Starting at the line that holds "setup reg to" and stopping at the line that holds "hold reg to", restate the records below word for word, with both of those lines included.
▬▬▬▬▬▬
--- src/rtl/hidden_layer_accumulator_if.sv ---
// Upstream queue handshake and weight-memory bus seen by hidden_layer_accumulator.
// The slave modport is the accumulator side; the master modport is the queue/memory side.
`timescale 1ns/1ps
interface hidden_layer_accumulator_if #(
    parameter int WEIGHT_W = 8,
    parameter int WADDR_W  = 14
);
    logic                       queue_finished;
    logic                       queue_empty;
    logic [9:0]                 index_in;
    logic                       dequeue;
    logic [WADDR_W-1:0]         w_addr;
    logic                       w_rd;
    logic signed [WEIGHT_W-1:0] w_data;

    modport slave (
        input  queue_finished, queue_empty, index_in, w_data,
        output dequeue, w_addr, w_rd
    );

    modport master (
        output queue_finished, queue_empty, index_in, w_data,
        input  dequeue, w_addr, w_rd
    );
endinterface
▬▬▬▬▬▬
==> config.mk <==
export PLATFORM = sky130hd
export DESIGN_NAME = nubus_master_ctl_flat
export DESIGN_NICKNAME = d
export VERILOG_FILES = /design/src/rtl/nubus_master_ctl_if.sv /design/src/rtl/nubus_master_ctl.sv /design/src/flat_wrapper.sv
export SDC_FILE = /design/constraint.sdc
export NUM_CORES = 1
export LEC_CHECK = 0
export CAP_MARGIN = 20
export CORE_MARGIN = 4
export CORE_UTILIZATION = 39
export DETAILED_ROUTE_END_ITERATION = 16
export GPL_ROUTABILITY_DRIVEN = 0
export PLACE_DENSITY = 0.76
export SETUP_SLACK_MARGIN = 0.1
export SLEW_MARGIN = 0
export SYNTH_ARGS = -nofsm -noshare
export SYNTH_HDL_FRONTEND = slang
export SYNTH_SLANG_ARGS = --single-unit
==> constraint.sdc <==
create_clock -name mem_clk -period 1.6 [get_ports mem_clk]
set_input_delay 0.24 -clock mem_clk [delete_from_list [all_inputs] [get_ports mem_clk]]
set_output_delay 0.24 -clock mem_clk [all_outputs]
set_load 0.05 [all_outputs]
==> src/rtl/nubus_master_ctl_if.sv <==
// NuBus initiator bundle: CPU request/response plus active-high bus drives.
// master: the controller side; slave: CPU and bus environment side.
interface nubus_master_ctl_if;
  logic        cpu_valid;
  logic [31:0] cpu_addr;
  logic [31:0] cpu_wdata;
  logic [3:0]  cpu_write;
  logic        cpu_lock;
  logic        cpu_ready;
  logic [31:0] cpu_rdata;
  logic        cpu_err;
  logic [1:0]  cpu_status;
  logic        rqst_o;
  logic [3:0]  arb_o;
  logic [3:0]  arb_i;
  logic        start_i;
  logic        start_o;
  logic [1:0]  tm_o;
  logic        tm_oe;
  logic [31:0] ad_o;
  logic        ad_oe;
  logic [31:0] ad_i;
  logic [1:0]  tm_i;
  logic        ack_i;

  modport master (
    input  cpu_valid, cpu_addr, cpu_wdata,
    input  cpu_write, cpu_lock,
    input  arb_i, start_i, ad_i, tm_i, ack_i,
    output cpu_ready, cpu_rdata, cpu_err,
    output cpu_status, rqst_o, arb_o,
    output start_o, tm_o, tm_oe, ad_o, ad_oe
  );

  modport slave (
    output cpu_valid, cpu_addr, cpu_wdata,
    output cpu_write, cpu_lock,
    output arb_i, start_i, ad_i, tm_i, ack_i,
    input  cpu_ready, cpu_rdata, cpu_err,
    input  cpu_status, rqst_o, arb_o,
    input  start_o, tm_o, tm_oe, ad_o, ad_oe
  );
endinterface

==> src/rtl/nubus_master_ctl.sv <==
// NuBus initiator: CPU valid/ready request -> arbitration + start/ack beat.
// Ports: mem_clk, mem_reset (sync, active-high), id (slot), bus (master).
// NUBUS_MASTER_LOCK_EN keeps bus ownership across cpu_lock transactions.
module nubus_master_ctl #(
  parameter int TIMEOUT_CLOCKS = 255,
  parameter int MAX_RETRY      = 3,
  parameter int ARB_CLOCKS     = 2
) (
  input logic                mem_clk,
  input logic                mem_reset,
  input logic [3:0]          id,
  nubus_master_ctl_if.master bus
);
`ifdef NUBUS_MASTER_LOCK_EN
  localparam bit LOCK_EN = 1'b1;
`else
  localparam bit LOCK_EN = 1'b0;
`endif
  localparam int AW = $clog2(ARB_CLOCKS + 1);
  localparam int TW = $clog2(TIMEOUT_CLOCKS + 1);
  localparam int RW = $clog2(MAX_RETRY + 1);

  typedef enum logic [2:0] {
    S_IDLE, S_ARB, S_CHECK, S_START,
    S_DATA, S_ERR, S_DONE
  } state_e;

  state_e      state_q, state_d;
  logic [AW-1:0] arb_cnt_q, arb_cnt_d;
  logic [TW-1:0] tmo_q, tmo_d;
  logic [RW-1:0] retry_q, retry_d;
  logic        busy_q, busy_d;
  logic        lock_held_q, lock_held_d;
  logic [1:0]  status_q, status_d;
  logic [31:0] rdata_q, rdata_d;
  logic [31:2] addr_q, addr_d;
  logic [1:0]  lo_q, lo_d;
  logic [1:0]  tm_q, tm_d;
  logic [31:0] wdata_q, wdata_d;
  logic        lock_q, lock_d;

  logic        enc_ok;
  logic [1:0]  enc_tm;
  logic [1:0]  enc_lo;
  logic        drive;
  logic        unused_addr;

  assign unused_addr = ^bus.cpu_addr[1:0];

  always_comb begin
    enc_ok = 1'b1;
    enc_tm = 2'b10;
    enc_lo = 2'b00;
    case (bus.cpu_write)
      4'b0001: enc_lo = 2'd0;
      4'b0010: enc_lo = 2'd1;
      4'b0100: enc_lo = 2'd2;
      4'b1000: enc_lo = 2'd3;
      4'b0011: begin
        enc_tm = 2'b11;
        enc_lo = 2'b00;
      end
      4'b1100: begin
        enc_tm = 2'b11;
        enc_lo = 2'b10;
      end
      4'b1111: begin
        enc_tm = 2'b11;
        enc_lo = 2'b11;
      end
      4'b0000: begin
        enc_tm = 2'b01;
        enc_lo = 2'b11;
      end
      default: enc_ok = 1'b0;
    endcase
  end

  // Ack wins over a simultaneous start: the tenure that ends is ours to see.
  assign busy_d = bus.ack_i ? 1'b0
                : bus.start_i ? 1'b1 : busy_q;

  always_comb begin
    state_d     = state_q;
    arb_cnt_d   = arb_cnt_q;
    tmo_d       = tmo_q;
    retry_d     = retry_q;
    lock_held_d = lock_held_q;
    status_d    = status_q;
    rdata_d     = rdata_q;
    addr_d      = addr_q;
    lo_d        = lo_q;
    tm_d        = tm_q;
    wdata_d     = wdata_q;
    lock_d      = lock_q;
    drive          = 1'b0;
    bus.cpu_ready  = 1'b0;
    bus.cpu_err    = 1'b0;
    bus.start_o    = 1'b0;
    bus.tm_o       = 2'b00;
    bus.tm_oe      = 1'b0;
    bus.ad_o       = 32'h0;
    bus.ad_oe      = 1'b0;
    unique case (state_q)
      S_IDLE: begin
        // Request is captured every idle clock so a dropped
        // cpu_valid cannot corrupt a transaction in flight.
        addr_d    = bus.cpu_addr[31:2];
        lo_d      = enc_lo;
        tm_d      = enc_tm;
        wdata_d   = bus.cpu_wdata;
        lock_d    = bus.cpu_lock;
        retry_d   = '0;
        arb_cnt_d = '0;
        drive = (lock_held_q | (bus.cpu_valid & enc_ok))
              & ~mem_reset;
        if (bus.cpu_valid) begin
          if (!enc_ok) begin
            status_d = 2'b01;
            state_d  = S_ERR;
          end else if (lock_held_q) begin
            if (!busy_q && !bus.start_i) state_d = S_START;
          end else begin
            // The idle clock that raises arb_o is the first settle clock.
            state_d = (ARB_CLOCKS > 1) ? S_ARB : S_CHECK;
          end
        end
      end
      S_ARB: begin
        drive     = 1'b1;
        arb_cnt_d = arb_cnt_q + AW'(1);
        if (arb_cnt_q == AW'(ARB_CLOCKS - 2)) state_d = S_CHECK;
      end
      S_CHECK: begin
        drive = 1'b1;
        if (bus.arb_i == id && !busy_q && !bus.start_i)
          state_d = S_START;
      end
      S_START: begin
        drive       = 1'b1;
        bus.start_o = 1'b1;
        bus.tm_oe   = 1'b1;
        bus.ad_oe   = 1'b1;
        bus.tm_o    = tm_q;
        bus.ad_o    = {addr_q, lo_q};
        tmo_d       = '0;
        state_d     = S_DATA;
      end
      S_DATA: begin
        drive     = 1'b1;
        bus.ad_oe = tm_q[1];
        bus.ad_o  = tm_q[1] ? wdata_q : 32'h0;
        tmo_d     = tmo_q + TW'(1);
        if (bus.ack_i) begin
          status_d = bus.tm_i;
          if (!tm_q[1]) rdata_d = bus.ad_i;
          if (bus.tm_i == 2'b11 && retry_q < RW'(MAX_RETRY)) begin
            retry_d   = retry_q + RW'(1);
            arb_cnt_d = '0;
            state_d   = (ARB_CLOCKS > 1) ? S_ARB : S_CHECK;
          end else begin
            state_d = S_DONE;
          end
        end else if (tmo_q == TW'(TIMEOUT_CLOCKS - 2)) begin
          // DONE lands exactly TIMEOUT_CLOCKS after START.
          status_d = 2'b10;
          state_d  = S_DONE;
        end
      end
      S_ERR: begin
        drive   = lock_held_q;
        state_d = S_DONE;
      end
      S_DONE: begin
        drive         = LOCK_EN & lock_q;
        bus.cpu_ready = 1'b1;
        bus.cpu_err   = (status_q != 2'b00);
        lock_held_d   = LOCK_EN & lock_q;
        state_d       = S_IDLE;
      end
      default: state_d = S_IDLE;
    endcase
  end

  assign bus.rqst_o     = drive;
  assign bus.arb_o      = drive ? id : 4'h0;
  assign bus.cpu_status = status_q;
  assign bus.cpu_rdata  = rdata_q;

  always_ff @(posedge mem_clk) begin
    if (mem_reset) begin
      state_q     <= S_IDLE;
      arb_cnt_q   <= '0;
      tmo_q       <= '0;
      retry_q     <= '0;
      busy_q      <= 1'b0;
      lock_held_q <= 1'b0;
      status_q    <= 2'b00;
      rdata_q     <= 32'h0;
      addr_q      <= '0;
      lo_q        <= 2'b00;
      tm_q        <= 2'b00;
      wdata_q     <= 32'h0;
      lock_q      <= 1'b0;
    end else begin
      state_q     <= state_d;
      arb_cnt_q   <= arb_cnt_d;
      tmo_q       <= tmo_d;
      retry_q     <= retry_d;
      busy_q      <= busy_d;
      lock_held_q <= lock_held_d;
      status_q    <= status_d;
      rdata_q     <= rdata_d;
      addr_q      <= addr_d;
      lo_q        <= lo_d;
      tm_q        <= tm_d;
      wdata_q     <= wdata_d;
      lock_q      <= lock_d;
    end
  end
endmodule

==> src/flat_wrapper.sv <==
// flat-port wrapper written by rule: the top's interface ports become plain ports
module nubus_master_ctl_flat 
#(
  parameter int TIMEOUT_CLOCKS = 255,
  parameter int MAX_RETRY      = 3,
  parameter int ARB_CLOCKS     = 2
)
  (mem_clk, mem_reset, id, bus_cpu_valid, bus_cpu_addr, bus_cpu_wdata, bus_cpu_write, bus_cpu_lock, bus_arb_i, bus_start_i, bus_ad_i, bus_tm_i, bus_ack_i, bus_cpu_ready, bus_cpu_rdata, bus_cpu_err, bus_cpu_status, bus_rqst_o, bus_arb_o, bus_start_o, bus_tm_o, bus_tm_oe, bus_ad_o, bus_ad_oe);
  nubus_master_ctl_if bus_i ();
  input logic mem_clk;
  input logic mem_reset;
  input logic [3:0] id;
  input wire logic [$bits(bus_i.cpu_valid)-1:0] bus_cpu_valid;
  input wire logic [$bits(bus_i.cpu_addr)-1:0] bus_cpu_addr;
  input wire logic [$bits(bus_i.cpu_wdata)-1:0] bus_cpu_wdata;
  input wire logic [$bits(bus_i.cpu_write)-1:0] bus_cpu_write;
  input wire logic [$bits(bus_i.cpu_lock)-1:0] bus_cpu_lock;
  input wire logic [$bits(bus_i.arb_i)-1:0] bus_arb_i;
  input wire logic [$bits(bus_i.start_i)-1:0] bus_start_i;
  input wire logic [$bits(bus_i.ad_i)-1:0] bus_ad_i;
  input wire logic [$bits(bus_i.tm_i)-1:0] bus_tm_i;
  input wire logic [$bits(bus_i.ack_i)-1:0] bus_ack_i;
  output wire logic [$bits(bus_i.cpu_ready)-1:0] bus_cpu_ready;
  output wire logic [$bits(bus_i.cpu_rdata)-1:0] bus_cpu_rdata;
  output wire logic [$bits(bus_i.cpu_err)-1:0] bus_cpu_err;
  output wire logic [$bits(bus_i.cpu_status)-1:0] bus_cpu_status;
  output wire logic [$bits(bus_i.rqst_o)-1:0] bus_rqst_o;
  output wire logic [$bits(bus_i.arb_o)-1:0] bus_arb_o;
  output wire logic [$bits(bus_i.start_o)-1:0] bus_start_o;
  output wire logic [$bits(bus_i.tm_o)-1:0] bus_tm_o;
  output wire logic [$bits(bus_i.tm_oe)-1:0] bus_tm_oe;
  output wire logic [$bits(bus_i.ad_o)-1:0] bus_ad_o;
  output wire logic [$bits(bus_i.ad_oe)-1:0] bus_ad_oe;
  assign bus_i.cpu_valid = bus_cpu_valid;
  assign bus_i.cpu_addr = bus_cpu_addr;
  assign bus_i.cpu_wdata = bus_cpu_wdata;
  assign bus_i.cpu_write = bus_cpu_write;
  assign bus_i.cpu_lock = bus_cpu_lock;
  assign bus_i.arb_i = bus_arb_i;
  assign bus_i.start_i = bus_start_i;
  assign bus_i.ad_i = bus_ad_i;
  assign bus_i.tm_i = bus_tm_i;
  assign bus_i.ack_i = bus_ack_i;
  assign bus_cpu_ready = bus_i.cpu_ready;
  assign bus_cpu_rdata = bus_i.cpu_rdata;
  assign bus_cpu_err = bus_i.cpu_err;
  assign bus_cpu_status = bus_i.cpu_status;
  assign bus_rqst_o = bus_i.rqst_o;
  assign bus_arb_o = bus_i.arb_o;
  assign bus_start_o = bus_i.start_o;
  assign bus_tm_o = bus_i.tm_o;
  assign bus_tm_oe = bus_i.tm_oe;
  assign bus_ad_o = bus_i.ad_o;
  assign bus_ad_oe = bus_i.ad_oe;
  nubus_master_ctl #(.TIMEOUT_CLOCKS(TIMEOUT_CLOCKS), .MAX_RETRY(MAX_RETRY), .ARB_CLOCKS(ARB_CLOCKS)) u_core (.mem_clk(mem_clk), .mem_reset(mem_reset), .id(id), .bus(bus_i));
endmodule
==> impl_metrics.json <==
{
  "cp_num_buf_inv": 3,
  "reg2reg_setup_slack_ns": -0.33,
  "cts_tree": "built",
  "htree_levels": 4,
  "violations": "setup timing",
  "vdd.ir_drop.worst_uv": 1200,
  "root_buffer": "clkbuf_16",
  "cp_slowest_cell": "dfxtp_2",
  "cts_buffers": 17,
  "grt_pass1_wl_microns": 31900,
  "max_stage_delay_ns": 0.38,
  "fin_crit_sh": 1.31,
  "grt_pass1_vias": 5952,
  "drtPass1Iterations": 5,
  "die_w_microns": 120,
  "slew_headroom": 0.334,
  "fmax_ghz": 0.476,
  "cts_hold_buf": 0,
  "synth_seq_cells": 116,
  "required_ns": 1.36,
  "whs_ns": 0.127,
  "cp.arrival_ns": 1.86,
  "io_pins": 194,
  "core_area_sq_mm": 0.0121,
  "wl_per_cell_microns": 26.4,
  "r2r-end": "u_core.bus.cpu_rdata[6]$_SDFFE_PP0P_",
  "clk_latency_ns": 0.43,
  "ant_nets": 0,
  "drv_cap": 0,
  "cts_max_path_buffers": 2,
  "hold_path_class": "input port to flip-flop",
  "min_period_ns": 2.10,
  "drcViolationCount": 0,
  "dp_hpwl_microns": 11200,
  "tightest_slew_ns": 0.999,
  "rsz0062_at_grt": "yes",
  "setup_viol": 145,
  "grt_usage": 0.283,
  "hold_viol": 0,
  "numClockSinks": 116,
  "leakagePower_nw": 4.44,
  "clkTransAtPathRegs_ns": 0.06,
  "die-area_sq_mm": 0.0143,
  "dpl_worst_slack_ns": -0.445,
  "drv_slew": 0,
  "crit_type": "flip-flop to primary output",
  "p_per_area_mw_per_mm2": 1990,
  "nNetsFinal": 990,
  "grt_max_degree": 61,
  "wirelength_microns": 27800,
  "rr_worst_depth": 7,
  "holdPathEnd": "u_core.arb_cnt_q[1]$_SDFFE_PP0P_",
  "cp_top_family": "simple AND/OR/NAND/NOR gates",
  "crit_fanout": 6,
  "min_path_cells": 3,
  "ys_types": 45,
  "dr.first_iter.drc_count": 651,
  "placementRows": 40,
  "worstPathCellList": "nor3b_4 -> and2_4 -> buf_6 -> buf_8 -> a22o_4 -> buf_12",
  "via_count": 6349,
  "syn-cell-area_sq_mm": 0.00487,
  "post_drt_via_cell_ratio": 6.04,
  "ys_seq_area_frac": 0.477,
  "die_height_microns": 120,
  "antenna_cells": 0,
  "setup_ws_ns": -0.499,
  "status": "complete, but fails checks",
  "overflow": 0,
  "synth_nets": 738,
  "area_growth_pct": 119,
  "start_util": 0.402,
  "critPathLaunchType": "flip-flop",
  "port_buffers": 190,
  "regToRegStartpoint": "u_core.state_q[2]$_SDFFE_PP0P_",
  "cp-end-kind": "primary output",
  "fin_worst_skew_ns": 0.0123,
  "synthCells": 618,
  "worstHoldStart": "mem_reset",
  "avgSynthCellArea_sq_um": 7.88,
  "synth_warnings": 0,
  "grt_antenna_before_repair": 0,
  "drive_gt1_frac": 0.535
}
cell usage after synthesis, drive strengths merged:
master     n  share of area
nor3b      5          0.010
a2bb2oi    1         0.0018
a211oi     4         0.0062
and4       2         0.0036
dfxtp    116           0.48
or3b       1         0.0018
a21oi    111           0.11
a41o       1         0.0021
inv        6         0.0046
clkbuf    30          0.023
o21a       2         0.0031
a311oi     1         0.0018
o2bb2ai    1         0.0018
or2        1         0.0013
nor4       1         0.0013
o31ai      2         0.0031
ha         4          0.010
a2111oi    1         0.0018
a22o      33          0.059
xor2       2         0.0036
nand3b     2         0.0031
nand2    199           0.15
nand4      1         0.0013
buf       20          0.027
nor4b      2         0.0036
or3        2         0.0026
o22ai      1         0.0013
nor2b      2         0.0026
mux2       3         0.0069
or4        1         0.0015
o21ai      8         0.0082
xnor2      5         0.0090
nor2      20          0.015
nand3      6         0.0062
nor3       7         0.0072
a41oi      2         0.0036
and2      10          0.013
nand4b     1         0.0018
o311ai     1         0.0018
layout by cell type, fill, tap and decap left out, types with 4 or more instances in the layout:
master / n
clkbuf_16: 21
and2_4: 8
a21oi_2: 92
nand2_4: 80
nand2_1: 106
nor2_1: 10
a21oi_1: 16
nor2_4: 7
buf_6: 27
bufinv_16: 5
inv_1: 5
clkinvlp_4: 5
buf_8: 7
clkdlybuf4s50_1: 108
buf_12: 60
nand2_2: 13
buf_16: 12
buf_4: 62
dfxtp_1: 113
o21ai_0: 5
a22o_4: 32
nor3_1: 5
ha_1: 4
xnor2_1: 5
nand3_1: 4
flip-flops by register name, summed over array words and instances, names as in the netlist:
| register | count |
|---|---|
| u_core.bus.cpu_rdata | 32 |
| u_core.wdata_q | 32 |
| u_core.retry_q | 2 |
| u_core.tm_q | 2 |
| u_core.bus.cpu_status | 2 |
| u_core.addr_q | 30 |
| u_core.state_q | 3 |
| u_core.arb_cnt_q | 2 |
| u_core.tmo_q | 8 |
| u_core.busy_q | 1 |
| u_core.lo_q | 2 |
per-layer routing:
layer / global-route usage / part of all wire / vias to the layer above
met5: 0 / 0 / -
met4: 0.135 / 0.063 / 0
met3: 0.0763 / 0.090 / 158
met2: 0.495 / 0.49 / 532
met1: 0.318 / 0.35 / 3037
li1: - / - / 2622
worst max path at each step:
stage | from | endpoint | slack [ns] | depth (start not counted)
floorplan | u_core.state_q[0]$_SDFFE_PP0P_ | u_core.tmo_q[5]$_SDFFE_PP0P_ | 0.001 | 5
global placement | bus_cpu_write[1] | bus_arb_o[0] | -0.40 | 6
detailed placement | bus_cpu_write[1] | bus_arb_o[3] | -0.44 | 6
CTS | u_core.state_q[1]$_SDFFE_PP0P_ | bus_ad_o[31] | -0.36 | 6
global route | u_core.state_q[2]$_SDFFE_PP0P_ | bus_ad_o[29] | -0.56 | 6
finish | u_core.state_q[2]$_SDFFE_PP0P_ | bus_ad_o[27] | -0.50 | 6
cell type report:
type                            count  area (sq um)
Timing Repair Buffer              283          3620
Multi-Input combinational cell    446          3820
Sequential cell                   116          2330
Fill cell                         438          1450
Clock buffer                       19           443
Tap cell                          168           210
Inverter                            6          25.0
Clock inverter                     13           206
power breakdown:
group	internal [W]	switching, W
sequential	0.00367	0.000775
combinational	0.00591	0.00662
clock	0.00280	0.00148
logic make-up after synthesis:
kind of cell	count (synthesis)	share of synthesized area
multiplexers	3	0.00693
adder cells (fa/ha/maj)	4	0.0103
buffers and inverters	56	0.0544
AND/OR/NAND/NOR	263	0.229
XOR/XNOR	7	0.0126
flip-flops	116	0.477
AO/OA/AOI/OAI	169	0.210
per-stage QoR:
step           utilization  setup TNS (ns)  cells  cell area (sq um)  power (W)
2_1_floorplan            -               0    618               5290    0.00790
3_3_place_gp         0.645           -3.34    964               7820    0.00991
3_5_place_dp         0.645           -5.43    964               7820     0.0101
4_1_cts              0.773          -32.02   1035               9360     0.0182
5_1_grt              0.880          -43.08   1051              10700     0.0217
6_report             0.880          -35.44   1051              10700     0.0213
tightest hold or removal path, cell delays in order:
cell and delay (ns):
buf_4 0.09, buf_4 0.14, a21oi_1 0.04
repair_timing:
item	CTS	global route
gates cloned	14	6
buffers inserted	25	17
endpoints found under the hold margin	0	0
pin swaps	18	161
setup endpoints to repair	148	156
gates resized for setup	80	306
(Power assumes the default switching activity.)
▬▬▬▬▬▬
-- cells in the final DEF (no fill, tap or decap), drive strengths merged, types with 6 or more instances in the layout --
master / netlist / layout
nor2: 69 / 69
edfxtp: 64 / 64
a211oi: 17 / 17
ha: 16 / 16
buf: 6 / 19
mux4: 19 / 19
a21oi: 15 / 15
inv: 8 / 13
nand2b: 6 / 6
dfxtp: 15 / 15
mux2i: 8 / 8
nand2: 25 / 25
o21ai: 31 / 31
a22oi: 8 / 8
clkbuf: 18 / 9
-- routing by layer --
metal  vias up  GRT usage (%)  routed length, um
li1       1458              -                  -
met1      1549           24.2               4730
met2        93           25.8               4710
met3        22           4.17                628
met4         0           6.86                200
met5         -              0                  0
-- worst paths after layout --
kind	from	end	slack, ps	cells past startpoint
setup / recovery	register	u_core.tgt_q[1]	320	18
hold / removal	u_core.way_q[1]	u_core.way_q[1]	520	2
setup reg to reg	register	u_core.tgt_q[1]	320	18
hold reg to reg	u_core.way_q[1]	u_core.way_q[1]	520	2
▬▬▬▬▬▬
**TASK SOLUTION:**
setup reg to reg	register	u_core.tgt_q[1]	320	18
hold reg to reg	u_core.way_q[1]	u_core.way_q[1]	520	2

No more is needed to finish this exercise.